NS: The most obvious difference, of course, is that this one is collaborative, and so I have the opportunity to throw ideas around with other writers and enjoy the creative and frequently funny discussions that arise during those meetings. The whole medieval-knights-in-armor thing has, of course, been gone over pretty thoroughly by other writers dating at least as far back as Cervantes and Shakespeare, and so you might think we would be discouraged by the existing body of literature on that topic. On the contrary, though, we have been harvesting a lot of energy from our perception that we are able to produce a new twist on the theme.

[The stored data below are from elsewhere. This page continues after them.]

<file path="src/hdl/dccp_pkg.sv">
// Shared types and constants for the degree/co-degree core peeling block.
// No dependencies; imported by every module of the block.
`default_nettype none

package dccp_pkg;

    localparam int CFG_W       = 9;
    localparam int CHUNK_W     = 32;
    localparam int CHUNK_SUM_W = $clog2(CHUNK_W + 1);

    localparam logic [1:0] REG_VERTEX_COUNT  = 2'd0;
    localparam logic [1:0] REG_MIN_DEGREE    = 2'd1;
    localparam logic [1:0] REG_MIN_NONDEGREE = 2'd2;

    typedef enum logic [7:0] {
        ST_CLR   = 8'b0000_0001,
        ST_IDLE  = 8'b0000_0010,
        ST_WRB   = 8'b0000_0100,
        ST_INIT  = 8'b0000_1000,
        ST_VISIT = 8'b0001_0000,
        ST_POP   = 8'b0010_0000,
        ST_CHECK = 8'b0100_0000,
        ST_DONE  = 8'b1000_0000
    } state_t;

    typedef struct packed {
        logic step;
        logic clear;
    } pop_ctl_t;

    function automatic logic [2:0] nib_pop(input logic [3:0] x);
        return 3'(x[0]) + 3'(x[1]) + 3'(x[2]) + 3'(x[3]);
    endfunction

endpackage

`default_nettype wire

</file>
<file path="src/hdl/dccp_pop_unit.sv">
// Shared population-count accumulator: adds the ones of one 32-bit chunk
// per step. Uses dccp_pkg for the chunk width and nibble count.
`default_nettype none

module dccp_pop_unit
    import dccp_pkg::*;
#(
    parameter int MAX_VERTICES = 256,
    localparam int CNT_W = $clog2(MAX_VERTICES + 1)
) (
    input  wire logic               aclk,
    input  wire pop_ctl_t           ctl,
    input  wire logic [CHUNK_W-1:0] chunk,
    output logic      [CNT_W-1:0]   count
);

    logic [CHUNK_SUM_W-1:0] sum;
    logic [CNT_W-1:0]       count_reg;

    always_comb begin
        sum = '0;
        for (int i = 0; i < CHUNK_W / 4; i++) begin
            sum = sum + CHUNK_SUM_W'(nib_pop(chunk[i*4 +: 4]));
        end
    end

    always_ff @(posedge aclk) begin
        if (ctl.step) begin
            count_reg <= ctl.clear ? CNT_W'(sum) : count_reg + CNT_W'(sum);
        end
    end

    assign count = count_reg;

endmodule

`default_nettype wire

</file>
<file path="config.mk">
export PLATFORM = sky130hd
export DESIGN_NAME = dccp_pop_unit
export DESIGN_NICKNAME = d
export VERILOG_FILES = /design/src/hdl/dccp_pkg.sv /design/src/hdl/dccp_pop_unit.sv
export SDC_FILE = /design/constraint.sdc
export NUM_CORES = 1
export LEC_CHECK = 0
export BUFFER_PORTS_ARGS = -buffer_cell sky130_fd_sc_hd__buf_2
export CAP_MARGIN = 20
export CELL_PAD_IN_SITES_DETAIL_PLACEMENT = 0
export CELL_PAD_IN_SITES_GLOBAL_PLACEMENT = 1
export CORE_MARGIN = 2
export CORE_UTILIZATION = 39
export CTS_BUF_LIST = sky130_fd_sc_hd__clkbuf_2 sky130_fd_sc_hd__clkbuf_4 sky130_fd_sc_hd__clkbuf_8
export DETAILED_ROUTE_END_ITERATION = 12
export PLACE_DENSITY = 0.76
export SETUP_SLACK_MARGIN = 0.4
export SYNTH_ARGS = -nofsm -noshare
export SYNTH_HDL_FRONTEND = slang
export SYNTH_SLANG_ARGS = --single-unit
</file>
<file path="constraint.sdc">
create_clock -name aclk -period 22.2 [get_ports aclk]
set_input_delay 6.66 -clock aclk [delete_from_list [all_inputs] [get_ports aclk]]
set_output_delay 6.66 -clock aclk [all_outputs]
set_load 0.03 [all_outputs]
</file>
==> impl_metrics.toml <==
[setup_path]
crit_end = "count[7]"
cp_data_arrival_time_ns = 12.11
path_buf_inv = 4
r2r-start = "count[0]"
critPathCaptureType = "flip-flop"
path_cells = "buf_2, inv_1, fa_1, fa_1, fa_1, fa_1, fa_1, fa_1, inv_1, ha_1, inv_1, fa_1, nor2b_1, o21ai_0, nor2b_1, xnor2_1, ha_1, nand3_1, o211ai_1, o31ai_1, mux2_2"
crit_cells = 21
critPathKind = "in -> reg"
rrSetupSlack_ns = 19.94
worstRegToRegCells = 6
crit_path_top_delay_cell = "fa_1"
required_ns = 22.18
r2r-end = "count[8]"
start_kind = "input port"
slowest_delay_ns = 0.55
crit_path_start = "chunk[0]"
cp_max_fo = 5
path_delay_family = "adder cells"
crit_top_cell = "fa_1"

[synthesis]
yosysWarnings = 0
synthCells = 151
syn_nets = 224
synth_edf_count = 9
syn_area_sq_um = 1510
yosys-top-cells-count = "51 x inv_1, 25 x fa_1, 13 x ha_1"
ys_seq_area_share_pct = 17.9
synth_top_cell_area_share_pct = 33.1
async_reset_ff_share_pct = 0
synth-seq-cells = 9
ys.flop_type = "edfxtp_1"
avgSynthCellArea_sq_um = 10.0
synth_area_leaders = "fa_1 33%, edfxtp_1 18%, inv_1 13%, ha_1 11%, mux2_2 3.0%"
synth_cell_types = 33
synth_area_leader_cell = "fa_1"
synth_most_common_cell = "inv_1"

[finish]
diodes = 0
largest_reg_flops = 9
drive_gt1_share_pct = 27.9
nets = 271
syn_to_final_growth_pct = 21.2

[floorplan]
die_area_sq_um = 4390
design.portCount = 44
std_cell_rows = 22
start_util_pct = 41.0
die_w_microns = 66.3
die_h_microns = 66.3
core_area_sq_um = 3690

[global_route]
overflow = 0
grtUsageTotal_pct = 13.5
antenna_found_initial = 0
grt_pass1_wl_microns = 4620
grt_pass1_vias = 1125
grt_max_degree = 16

[cts]
cts-resized-gates = 0
cts_setup_buffers = 0
ctsHtreeMaxLevel = 1
ctsHoldBuffers = 0
cts_tree = "built"
cts_buffers = 3
clkSinkCount = 9
clkTransAtPathRegs_ns = 0.05
max-clock-path-buffers = 2
clk_latency_ns = 0.23
cts-root-buf = "clkbuf_8"

[detailed_routing]
drt_iter0_drc = 23
drt-vias-per-instance = 4.69
drc = 0
num_vias = 1150
wl_microns = 2720
dr.pass1.iters = 4
wl_per_cell_microns = 11.1
drtAntennaViolNets = 0

[timing]
slew_viol_final = 0
setup_viol = 0
tightest_slew_ns = 0.319
rsz0062_at_grt = "no"
slew_headroom_pct = 78.5
fin_crit_ns = 12.13
max_freq_ghz = 0.0825
setup_tns_ns = 0
fin_skew_ns = 0.00609
period_share_pct = 54.6
hold_violations = 0

[run]
maxCapViolations = 0

[place]
portBuffers = 43
globalplace.congestion = 0.787
hpwl_microns = 2470

[min_path]
hold_path.class = "reg -> reg"

[outcome]
status = "completed"
==> stage by stage <==
stage	cell area [sq um]	worst slack (ns)	hold WS [ns]	utilization, %	cells
after global routing	1830	9.84	0.762	49.7	245
after detailed placement	1780	9.82	0.705	48.3	241
after global placement	1780	9.92	0.688	48.3	241
after CTS	1830	10.04	0.717	49.7	245
final	1830	10.07	0.702	49.7	245
after floorplan	1510	10.19	0.900	-	151
==> placed cells by master, fill, tap and decap left out, types with 2 or more instances in the layout <==
master,synthesis,final
buf_2,0,43
mux2_2,4,4
edfxtp_1,9,9
nand2_1,3,3
a21oi_1,2,2
ha_1,13,13
inv_1,51,51
o21ai_0,5,5
nand2b_1,2,2
o211ai_1,2,2
and3_1,2,2
nor2b_1,4,4
xnor2_1,5,5
nor2_1,3,3
nand4b_1,2,2
nand3_1,2,2
clkbuf_8,0,3
fa_1,25,25
==> layer usage <==
metal  vias up  wire (microns)  part of all wire [%]  global-route usage (%)
met3         4             162                   6.0                    3.58
met5         -               0                     0                       0
met4         0              23                  0.85                    2.81
met2        31            1380                    51                    22.5
met1       548            1150                    42                    17.8
li1        567               -                     -                       -
==> cell type report <==
class | instances | area (sq um)
flip-flops and latches | 9 | 270
clock buffers | 4 | 48.8
well taps | 48 | 60.1
fillers | 368 | 1860
inverters | 51 | 191
multi-input cells | 90 | 1050
repair buffers | 43 | 215
==> kinds of logic after synthesis <==
group           synth area share (%)
xor+xnor                        3.48
mux                             3.97
flops                           17.9
buf+inv                         12.9
fa+ha+maj                       43.9
simple gates                    7.62
compound gates                  10.3
==> worst min path at each step <==
stage | endpoint | slack (ns) | cells past startpoint | from
3_5_place_dp | count[0] | 0.70 | 2 | count[0]
3_3_place_gp | count[0] | 0.69 | 2 | count[0]
6_report | count[0] | 0.70 | 2 | count[0]
2_1_floorplan | count[8] | 0.90 | 2 | count[8]
4_1_cts | count[0] | 0.72 | 2 | count[0]
5_1_grt | count[0] | 0.76 | 2 | count[0]
==> worst min-delay path: stages (launching register included) <==
cell	delay, ns
edfxtp_1	0.34
ha_1	0.13
mux2_2	0.13
Power is not shown: default switching activity piles up to over one toggle a cycle in this logic, so the estimate is an artifact.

As far as format is concerned, one of the big differences is that we are able to offload a certain amount of exposition and background material to ‘pedia entries and other material on the site. Normally when writing a novel that is set in an alternate world (fantasy, sf, or historical) a certain amount of energy is drained away worrying about how to incorporate that sort of explanatory content into the prose without bringing the story to a dead stop. In this project we can just keep telling the story and then supply the background in whatever way seems best; the reader can then delve into it as much or as little as it pleases them.

MM: Will the serial story of the Mongoliad end up as a book?

NS: Oh yes, we are all serious book lovers and so it won’t be a real finished project in our minds until we have seen it between the covers of a traditional printed book.

MM: Since the works of the Mongoliad aren’t permanently fixed in type, would you or other authors of the project ever consider reworking a chapter based on feedback from the community?

NS: You have hit on one of the great advantages of this format. The traditional drawback of serialized fiction is that there is no way to go back to chapter 1 and change something that might make chapter 35 much better. With this system we can simply update the chapter and push the new version out to the subscribers’ devices. We have already taken advantage of that to produce several successive rewrites of the chapter in which Haakon fights Zug in the arena.

MM: The Mongoliad is going to be a social experience. When people interact with the Mongoliad, do you expect they will be interacting as themselves with their real names, as themselves behind an alias or as a “role-play” character?

NS: At the moment it’s a discussion forum in which people log in under persistent identities that we assume match up, more or less, to their true identities. The possibility of role playing suggests a more gamelike milieu, and we are definitely thinking about games, but we don’t have anything up and running yet.

MM: At Dorkbot-SF, Jeremy mentioned that the book may evolve according to feedback from the community, or potentially adopt certain bits of well-written fan-faction to varying degrees. How will the project deal with copyright and attribution in the case where material may bubble up from the community?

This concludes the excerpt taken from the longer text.